Ceramics Monthly: After you graduated with an MFA in printmaking, what inspired you to work for an industrial designer making porcelain service pieces?
Aaron Winston: Working with a designer was in many ways a response to a state of panic. I had been in school for so long and, faced with the reality of graduating, I wasn’t sure what to do. For years, I had intended to go right into the university system: teach adjunct, show work, publish, become a professor. But in my final year of graduate school, I began to feel like I wasn’t ready, like I would have more to offer as a teacher if I gained some life experience. So when the designer Martin Kastner (http://crucialdetail.com), who is married to my good friend Lara, asked for help prototyping dinnerware forms he was working on, I jumped at the chance. It seemed like a good way to utilize everything I had studied while also learning new processes and materials. And it was.
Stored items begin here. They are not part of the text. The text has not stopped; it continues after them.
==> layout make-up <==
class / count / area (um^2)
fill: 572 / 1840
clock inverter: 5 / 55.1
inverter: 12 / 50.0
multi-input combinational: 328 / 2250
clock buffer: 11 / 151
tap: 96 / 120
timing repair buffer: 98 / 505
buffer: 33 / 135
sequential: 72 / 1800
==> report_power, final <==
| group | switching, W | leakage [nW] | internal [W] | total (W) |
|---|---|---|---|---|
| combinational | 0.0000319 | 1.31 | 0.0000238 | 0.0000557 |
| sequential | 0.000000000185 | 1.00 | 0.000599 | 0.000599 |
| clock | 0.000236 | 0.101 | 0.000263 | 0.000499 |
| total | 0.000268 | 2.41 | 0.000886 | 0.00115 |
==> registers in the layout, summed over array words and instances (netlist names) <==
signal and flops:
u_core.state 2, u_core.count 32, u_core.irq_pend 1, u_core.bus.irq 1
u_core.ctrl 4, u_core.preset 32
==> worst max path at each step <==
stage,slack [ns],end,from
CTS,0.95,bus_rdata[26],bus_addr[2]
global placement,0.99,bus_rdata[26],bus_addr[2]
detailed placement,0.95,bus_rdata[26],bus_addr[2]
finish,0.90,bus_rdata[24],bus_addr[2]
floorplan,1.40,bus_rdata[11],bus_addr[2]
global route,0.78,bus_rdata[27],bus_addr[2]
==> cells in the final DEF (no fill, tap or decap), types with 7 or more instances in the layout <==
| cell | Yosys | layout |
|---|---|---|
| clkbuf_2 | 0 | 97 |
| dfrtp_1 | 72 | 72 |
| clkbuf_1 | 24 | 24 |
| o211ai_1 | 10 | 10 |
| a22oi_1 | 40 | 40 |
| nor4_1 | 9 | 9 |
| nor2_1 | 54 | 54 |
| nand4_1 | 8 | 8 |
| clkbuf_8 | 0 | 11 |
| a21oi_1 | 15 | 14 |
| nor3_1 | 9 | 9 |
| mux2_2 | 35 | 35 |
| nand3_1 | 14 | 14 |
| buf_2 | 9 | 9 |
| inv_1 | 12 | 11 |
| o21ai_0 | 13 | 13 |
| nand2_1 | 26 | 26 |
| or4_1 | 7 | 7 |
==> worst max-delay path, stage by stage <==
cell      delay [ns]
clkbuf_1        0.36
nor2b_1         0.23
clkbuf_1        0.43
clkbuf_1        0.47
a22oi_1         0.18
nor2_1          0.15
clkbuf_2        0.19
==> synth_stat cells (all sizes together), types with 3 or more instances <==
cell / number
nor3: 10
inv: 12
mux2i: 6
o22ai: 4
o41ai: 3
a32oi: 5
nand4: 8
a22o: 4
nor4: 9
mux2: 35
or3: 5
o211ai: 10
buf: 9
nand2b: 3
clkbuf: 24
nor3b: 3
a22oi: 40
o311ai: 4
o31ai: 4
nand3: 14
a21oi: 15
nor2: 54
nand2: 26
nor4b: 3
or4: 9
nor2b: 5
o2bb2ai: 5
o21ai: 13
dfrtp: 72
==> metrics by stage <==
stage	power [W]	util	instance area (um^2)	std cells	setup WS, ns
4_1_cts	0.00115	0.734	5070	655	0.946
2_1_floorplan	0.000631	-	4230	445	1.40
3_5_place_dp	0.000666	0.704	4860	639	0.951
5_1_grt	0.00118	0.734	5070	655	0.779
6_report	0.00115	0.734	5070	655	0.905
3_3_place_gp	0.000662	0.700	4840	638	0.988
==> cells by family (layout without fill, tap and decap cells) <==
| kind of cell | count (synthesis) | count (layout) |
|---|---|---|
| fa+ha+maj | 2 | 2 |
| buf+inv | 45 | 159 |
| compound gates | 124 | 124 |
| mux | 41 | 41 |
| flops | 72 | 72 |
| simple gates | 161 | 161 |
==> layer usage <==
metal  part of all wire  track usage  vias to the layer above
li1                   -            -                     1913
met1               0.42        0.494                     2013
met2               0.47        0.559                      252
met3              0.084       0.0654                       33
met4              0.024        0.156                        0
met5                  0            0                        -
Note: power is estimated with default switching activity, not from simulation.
File: src/rtl/exe_div_stage_if.sv
// exe_div_stage_if
//   Pipeline link around the Execute stage: the Decode->Execute offer
//   (DE_valid, de_*), the Execute->Memory offer (EM_valid, em_*) and the
//   two allowin back-pressure signals.
//   slave  : view used by the Execute stage itself.
//   master : view used by the surrounding pipeline (Decode/Memory side).
interface exe_div_stage_if;
    logic        DE_valid;
    logic        E_allowin;
    logic [31:0] de_pc;
    logic [31:0] de_alu_result;
    logic [31:0] de_src1;
    logic [31:0] de_src2;
    logic        de_div_en;
    logic [1:0]  de_div_op;
    logic        de_gr_we;
    logic [4:0]  de_dest;

    logic        M_allowin;
    logic        EM_valid;
    logic [31:0] em_pc;
    logic [31:0] em_result;
    logic        em_gr_we;
    logic [4:0]  em_dest;

    modport slave (
        input  DE_valid, de_pc, de_alu_result, de_src1, de_src2,
               de_div_en, de_div_op, de_gr_we, de_dest, M_allowin,
        output E_allowin, EM_valid, em_pc, em_result, em_gr_we, em_dest
    );

    modport master (
        output DE_valid, de_pc, de_alu_result, de_src1, de_src2,
               de_div_en, de_div_op, de_gr_we, de_dest, M_allowin,
        input  E_allowin, EM_valid, em_pc, em_result, em_gr_we, em_dest
    );
endinterface
`src/rtl/decode.sv`:
```
// Decode stage: register file with PC read at index 15, immediate extension and D/E pipeline
// register. Define DECODE_BYPASS_EN to let a same-cycle writeback pass straight to the read ports.
`timescale 1ns/1ps
module decode #(
  parameter int unsigned N = 32
) (
  input  logic         clk,
  input  logic         rst,
  input  logic [N-1:0] InstrD,
  input  logic [N-1:0] PCPlus8D,
  input  logic [1:0]   RegSrcD,
  input  logic [1:0]   ImmSrcD,
  input  logic         RegWriteW,
  input  logic [3:0]   WA3W,
  input  logic [N-1:0] ResultW,
  input  logic         StallE,
  input  logic         FlushE,
  output logic [N-1:0] RD1E,
  output logic [N-1:0] RD2E,
  output logic [N-1:0] ExtImmE,
  output logic [3:0]   RA1E,
  output logic [3:0]   RA2E,
  output logic [3:0]   WA3E
);

  localparam logic [3:0] PcIdx = 4'd15;

  logic [N-1:0] rf_q [15];
  logic [3:0]   ra1_d, ra2_d, wa3_d;
  logic [N-1:0] rd1_d, rd2_d, ext_d;
  logic         wb_en;

  assign ra1_d = RegSrcD[0] ? PcIdx : InstrD[19:16];
  assign ra2_d = RegSrcD[1] ? InstrD[15:12] : InstrD[3:0];
  assign wa3_d = InstrD[15:12];
  assign wb_en = RegWriteW && (WA3W != PcIdx);

  always_ff @(posedge clk or negedge rst) begin
    if (!rst) begin
      for (int i = 0; i < 15; i++) rf_q[i] <= '0;
    end else begin
      for (int i = 0; i < 15; i++) begin
        if (wb_en && (WA3W == 4'(i))) rf_q[i] <= ResultW;
      end
    end
  end

  // Index 15 is not storage: it always reads the fetch-supplied PC+8.
  function automatic logic [N-1:0] read_port(input logic [3:0] ra);
    logic [N-1:0] val;
    val = PCPlus8D;
    for (int i = 0; i < 15; i++) begin
      if (ra == 4'(i)) val = rf_q[i];
    end
`ifdef DECODE_BYPASS_EN
    if (wb_en && (WA3W == ra)) val = ResultW;
`endif
    return val;
  endfunction

  always_comb begin
    rd1_d = read_port(ra1_d);
    rd2_d = read_port(ra2_d);
  end

  always_comb begin
    ext_d = '0;
    case (ImmSrcD)
      2'b00:   ext_d = N'(InstrD[7:0]);
      2'b01:   ext_d = N'(InstrD[11:0]);
      2'b10:   ext_d = {{(N-26){InstrD[23]}}, InstrD[23:0], 2'b00};
      default: ext_d = '0;
    endcase
  end

  // Flush wins over stall so a bubble can be inserted into a held stage.
  always_ff @(posedge clk or negedge rst) begin
    if (!rst) begin
      RD1E    <= '0;
      RD2E    <= '0;
      ExtImmE <= '0;
      RA1E    <= '0;
      RA2E    <= '0;
      WA3E    <= '0;
    end else if (FlushE) begin
      RD1E    <= '0;
      RD2E    <= '0;
      ExtImmE <= '0;
      RA1E    <= '0;
      RA2E    <= '0;
      WA3E    <= '0;
    end else if (!StallE) begin
      RD1E    <= rd1_d;
      RD2E    <= rd2_d;
      ExtImmE <= ext_d;
      RA1E    <= ra1_d;
      RA2E    <= ra2_d;
      WA3E    <= wa3_d;
    end
  end

endmodule

```
`config.mk`:
```
export PLATFORM = sky130hd
export DESIGN_NAME = decode
export DESIGN_NICKNAME = d
export VERILOG_FILES = /design/src/rtl/decode.sv
export SDC_FILE = /design/constraint.sdc
export NUM_CORES = 1
export LEC_CHECK = 0
export BUFFER_PORTS_ARGS = -buffer_cell sky130_fd_sc_hd__buf_2
export CAP_MARGIN = 10
export CORE_ASPECT_RATIO = 1.5
export CORE_MARGIN = 2
export CORE_UTILIZATION = 30
export DETAILED_ROUTE_END_ITERATION = 6
export PLACE_DENSITY = 0.52
export SKIP_LAST_GASP = 1
export SYNTH_ARGS = -nofsm -noshare
export SYNTH_HDL_FRONTEND = slang
export SYNTH_SLANG_ARGS = --single-unit
```
`constraint.sdc`:
```
create_clock -name clk -period 1.8 [get_ports clk]
set_input_delay 0.27 -clock clk [delete_from_list [all_inputs] [get_ports clk]]
set_output_delay 0.27 -clock clk [all_outputs]
set_load 0.01 [all_outputs]
```
**Word level (Yosys, flattened, before mapping)**

Cells that the tools add are included.

- Equal/unequal tests: 46
- Muxes and demuxes: 45
- Reductions and logical operators: 20

Operators by type and width:

| kind | number |
|---|---|
| $mux W32 | 36 |
| $pmux W32 S3 | 1 |
| $eq A4 B4 Y1 const B | 21 |
| $eq A4 B3 Y1 const B | 12 |
| $mux W4 | 8 |
| $eq A4 B2 Y1 const B | 6 |
| $logic_and A1 B1 Y1 | 16 |
| $eq A4 B1 Y1 const B | 3 |
| $logic_not A4 Y1 | 3 |
| $ne A4 B4 Y1 const B | 1 |
| $eq A2 B1 Y1 const B | 1 |
| $eq A2 B2 Y1 const B | 1 |
| $logic_not A2 Y1 | 1 |
| $ne A2 B1 Y1 const B | 1 |

- Register bits after elaboration: 588
- Word-level logic and storage cells: 132

**Depth between registers and ports, before layout**

- Word-level depth: 19
- Depth in mapped cells: 12
- Depth with buffers taken out: 7

**Worst setup path before layout**

No wires, ideal clock.

- Path kind: input -> register
- Start point: input InstrD[14]
- End point: register RD2E[17]
- Library setup time: 0.126 ns
- Arrival time: 2.007 ns
- Path slack: -0.333 ns
- Stages on the path: 9
- Cell sequence: buf_2 nor4b_4 or2_1 buf_2 and3_1 o21a_1 o31ai_1 a221o_1 a221o_1

- Cells in the longest elaborated chain, start to end: 19
- Elaborated cells on any way between the ends: 33

RTL lines:

| item | RTL line | source |
|---|---|---|
| start, declared | 9 | `input logic [N-1:0] InstrD,` |
| $mux W4 * | 34 | `assign ra2_d = RegSrcD[1] ? InstrD[15:12] : InstrD[3:0];` |
| $logic_not A4 Y1 | 53 | `if (ra == 4'(i)) val = rf_q[i];` |
| $mux W32 (14 in a row) | 53 |  |
| $mux W32 * | 53 |  |
| $mux W32 * | 92 | `end else if (!StallE) begin` |
| $mux W32 * | 85 | `end else if (FlushE) begin` |
| end signal, assigned | 94 | `RD2E <= rd2_d;` |
| end, declared | 19 | `output logic [N-1:0] RD2E,` |

Every way passes the cells marked *; elsewhere a longest branch is shown, timed or not. The select of a mux whose other input is x is not followed.
A chain may end at the register's enable or synchronous reset.

**Final worst setup path**

- Start point: input RegSrcD[1]
- End point: register RD2E[27]

- Cells in the longest elaborated chain, start to end: 19
- Elaborated cells on any way between the ends: 33

RTL lines:

| item | RTL line | source |
|---|---|---|
| start, declared | 11 | `input logic [1:0] RegSrcD,` |
| $mux W4 * | 34 |  |
| $logic_not A4 Y1 | 53 |  |
| $mux W32 (14 in a row) | 53 |  |
| $mux W32 * | 53 |  |
| $mux W32 * | 92 |  |
| $mux W32 * | 85 |  |

Marks and branches as above.
## config.mk

```make
export PLATFORM = sky130hd
export DESIGN_NAME = nms_stream
export DESIGN_NICKNAME = d
export VERILOG_FILES = /design/src/rtl/nms_stream.sv
export SDC_FILE = /design/constraint.sdc
export NUM_CORES = 2
export LEC_CHECK = 0
export CORE_MARGIN = 8
export CORE_UTILIZATION = 23
export DETAILED_ROUTE_END_ITERATION = 8
export GPL_TIMING_DRIVEN = 0
export SYNTH_ARGS = -nofsm -noshare
export SYNTH_HDL_FRONTEND = slang
export SYNTH_SLANG_ARGS = --single-unit
export TNS_END_PERCENT = 100
```

## constraint.sdc

```tcl
create_clock -name clk -period 7.05 [get_ports clk]
set_input_delay 1.41 -clock clk [delete_from_list [all_inputs] [get_ports clk]]
set_output_delay 1.41 -clock clk [all_outputs]
set_load 0.02 [all_outputs]
```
Perhaps the most valuable lesson I learned in that time is one Martin verbalized succinctly for me very recently, “Perfection is a word, not an achievable state.” I tend to focus on precision in my work, but perfection is a worthy goal only if you accept
and learn from the inevitable failure to achieve it.
CM: How did you make the decision to pursue a position in arts administration and teaching at the Boulder Pottery Lab in Boulder, Colorado?
Aaron Winston: In the search for a studio where Kastner and I could experiment with the design process and fire the resulting prototypes, I found a good friend and teacher, Kouta Shimazaki who runs a community studio called the San Diego Ceramic
Connection. I also discovered this incredible community that seems to be drawn to ceramics studios everywhere. People from all walks of life and all corners of the world speak this language of hands-in-clay. I realized that a community ceramics studio
was where I really wanted to be and circumstances conspired to force the change.
I moved to Boulder in late 2005, found the Pottery Lab, and began to volunteer as a teaching assistant. In a few months, I was hired as a lab assistant and instructor. Eventually this led to a studio manager position and in 2015 I became the Pottery Lab’s
director.
CM: What excites you most about your job?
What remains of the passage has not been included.